## What is needed
If a line of the data below holds the string "assign", copy it.
===== Records supplied =====
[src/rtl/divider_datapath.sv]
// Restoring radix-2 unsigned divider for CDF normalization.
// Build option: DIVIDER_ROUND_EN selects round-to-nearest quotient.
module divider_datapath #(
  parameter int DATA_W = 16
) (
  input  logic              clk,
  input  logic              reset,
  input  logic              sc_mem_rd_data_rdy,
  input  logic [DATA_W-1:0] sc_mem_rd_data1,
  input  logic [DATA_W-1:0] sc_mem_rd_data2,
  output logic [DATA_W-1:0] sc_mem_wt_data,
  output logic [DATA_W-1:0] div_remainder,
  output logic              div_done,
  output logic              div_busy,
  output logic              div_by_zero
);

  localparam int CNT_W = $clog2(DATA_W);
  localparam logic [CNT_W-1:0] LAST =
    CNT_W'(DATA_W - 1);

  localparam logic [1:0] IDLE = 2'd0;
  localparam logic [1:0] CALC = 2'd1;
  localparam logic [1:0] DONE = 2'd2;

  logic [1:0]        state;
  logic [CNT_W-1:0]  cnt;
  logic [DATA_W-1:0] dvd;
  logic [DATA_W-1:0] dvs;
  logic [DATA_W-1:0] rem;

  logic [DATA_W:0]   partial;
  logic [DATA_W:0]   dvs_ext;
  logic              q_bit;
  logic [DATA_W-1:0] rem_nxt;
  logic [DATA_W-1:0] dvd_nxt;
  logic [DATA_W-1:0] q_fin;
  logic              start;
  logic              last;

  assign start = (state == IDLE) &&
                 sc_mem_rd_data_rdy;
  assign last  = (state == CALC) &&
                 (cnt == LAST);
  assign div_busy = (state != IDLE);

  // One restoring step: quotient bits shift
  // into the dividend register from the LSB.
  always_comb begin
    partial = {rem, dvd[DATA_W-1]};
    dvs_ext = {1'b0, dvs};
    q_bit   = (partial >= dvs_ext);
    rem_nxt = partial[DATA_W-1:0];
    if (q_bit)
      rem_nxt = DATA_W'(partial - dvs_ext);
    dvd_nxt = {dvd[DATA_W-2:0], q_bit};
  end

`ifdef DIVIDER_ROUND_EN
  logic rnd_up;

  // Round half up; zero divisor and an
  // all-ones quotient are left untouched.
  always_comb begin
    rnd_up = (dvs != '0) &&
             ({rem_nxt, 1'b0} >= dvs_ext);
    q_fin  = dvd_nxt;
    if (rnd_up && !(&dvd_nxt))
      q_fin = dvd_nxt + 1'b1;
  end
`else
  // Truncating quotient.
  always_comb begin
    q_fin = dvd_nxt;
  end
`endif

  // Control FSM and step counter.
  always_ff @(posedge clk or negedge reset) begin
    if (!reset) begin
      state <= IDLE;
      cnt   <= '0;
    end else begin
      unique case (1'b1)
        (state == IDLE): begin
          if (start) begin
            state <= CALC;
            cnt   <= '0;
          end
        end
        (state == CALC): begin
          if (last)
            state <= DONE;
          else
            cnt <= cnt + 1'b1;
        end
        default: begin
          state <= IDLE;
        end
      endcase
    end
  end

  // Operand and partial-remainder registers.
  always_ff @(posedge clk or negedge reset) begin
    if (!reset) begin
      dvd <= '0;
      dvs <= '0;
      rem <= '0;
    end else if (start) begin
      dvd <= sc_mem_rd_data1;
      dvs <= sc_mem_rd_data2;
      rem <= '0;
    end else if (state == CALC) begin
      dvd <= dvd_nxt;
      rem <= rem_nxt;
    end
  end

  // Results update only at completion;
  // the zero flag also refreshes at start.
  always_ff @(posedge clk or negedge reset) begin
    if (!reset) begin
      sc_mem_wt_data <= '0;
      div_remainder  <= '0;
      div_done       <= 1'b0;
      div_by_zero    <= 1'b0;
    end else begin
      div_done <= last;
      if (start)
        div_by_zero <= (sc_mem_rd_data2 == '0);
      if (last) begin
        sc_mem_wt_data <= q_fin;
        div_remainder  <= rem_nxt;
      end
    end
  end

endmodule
=====
===== Records supplied =====
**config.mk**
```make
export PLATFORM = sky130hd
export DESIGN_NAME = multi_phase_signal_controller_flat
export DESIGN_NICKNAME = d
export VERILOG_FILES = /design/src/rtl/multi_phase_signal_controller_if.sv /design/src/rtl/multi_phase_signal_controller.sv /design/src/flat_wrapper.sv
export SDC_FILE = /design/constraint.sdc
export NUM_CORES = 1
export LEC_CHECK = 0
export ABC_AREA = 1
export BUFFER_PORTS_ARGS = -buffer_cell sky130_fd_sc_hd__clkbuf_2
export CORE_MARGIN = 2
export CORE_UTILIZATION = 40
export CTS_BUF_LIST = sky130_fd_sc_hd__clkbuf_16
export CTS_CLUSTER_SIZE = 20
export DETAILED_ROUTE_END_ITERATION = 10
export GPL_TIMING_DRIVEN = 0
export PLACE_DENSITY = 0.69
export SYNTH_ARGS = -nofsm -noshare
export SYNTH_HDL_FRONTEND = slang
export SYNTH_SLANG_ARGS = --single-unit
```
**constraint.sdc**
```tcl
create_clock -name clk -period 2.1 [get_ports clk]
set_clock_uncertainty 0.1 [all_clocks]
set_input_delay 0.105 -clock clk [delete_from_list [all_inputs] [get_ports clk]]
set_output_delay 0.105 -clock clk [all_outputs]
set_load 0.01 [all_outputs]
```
=====
## Answer to this exercise
  assign start = (state == IDLE) &&
  assign last  = (state == CALC) &&
  assign div_busy = (state != IDLE);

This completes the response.